> **Task goal**
Whenever the string "with" appears in a line of the listing below, that line counts. Say how many lines count, and give nothing else.

> **Records supplied**
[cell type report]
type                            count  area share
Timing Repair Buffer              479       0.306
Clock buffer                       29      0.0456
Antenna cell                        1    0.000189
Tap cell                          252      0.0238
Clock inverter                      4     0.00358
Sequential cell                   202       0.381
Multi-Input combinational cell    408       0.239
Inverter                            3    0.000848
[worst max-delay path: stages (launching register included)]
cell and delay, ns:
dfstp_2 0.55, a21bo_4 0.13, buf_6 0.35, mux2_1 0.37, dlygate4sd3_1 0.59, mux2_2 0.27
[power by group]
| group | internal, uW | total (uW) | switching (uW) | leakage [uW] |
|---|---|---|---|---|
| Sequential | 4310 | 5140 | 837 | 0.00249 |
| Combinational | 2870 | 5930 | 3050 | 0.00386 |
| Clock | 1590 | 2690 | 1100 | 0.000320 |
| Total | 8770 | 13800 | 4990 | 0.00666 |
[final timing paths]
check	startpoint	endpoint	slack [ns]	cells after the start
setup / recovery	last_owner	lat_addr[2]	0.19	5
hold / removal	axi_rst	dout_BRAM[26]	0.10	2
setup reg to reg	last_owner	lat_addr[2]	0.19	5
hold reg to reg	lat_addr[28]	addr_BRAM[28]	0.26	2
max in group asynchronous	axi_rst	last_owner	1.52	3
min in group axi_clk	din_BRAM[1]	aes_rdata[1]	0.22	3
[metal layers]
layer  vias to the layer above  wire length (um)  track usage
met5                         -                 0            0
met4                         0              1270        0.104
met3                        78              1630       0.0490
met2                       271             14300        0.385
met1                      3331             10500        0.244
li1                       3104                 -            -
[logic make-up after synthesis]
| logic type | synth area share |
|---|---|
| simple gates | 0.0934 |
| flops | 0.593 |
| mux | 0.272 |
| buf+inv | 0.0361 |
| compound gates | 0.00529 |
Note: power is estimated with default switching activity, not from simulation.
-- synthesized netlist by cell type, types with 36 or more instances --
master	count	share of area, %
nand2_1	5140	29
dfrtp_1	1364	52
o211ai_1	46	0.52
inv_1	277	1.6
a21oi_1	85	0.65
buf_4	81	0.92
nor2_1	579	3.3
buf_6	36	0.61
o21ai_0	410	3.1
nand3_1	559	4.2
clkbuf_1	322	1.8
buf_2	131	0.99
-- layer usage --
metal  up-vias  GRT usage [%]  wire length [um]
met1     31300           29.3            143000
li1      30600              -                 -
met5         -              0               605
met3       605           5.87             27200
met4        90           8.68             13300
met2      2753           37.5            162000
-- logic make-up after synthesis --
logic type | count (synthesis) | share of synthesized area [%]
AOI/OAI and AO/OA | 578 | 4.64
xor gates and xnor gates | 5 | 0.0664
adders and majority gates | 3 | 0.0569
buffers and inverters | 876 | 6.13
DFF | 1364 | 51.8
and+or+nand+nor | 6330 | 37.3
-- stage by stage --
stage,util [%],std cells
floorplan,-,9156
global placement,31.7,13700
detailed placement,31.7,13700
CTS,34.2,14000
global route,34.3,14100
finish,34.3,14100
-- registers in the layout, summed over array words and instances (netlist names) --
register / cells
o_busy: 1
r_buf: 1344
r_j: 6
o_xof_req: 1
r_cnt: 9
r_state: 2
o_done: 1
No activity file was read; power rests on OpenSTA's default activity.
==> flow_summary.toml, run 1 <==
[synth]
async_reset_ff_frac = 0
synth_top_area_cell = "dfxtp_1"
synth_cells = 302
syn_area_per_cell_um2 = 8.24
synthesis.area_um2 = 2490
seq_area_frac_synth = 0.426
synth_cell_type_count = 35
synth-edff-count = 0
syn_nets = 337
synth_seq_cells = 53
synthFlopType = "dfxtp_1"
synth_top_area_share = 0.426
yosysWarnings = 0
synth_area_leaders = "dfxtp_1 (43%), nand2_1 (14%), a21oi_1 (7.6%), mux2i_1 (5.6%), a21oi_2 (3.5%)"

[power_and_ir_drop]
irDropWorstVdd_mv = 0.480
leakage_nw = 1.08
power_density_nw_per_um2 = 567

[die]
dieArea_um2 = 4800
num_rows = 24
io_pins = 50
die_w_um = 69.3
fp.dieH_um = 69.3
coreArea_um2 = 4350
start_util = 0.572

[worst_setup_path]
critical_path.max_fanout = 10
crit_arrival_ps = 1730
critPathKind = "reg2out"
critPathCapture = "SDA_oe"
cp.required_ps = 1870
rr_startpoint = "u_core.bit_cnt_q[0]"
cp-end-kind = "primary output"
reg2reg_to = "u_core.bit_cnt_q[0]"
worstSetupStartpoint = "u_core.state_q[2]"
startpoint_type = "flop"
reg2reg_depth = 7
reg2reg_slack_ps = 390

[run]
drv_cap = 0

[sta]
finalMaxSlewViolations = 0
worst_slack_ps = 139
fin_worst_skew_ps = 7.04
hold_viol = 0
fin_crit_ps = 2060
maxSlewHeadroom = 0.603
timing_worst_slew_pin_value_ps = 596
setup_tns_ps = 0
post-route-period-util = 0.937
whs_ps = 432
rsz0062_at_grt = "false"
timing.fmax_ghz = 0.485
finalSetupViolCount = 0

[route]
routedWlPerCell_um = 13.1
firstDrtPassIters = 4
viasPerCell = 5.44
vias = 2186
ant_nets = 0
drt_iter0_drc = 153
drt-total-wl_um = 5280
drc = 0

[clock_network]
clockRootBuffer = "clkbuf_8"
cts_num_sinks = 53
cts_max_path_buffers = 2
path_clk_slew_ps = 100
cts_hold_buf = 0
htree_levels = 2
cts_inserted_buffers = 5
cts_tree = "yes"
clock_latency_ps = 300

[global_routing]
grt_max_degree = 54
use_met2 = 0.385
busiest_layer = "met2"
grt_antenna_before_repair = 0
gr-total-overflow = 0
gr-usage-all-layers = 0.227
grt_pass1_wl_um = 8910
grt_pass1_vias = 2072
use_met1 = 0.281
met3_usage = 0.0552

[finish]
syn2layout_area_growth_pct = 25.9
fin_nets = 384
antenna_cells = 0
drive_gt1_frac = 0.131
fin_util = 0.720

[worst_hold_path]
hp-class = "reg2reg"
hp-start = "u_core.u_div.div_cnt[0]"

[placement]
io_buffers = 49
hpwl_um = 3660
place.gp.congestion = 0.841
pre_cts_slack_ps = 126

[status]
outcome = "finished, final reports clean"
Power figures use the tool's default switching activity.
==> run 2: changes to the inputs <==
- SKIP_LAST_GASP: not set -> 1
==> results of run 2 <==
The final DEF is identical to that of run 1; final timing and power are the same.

> **Task solution**
2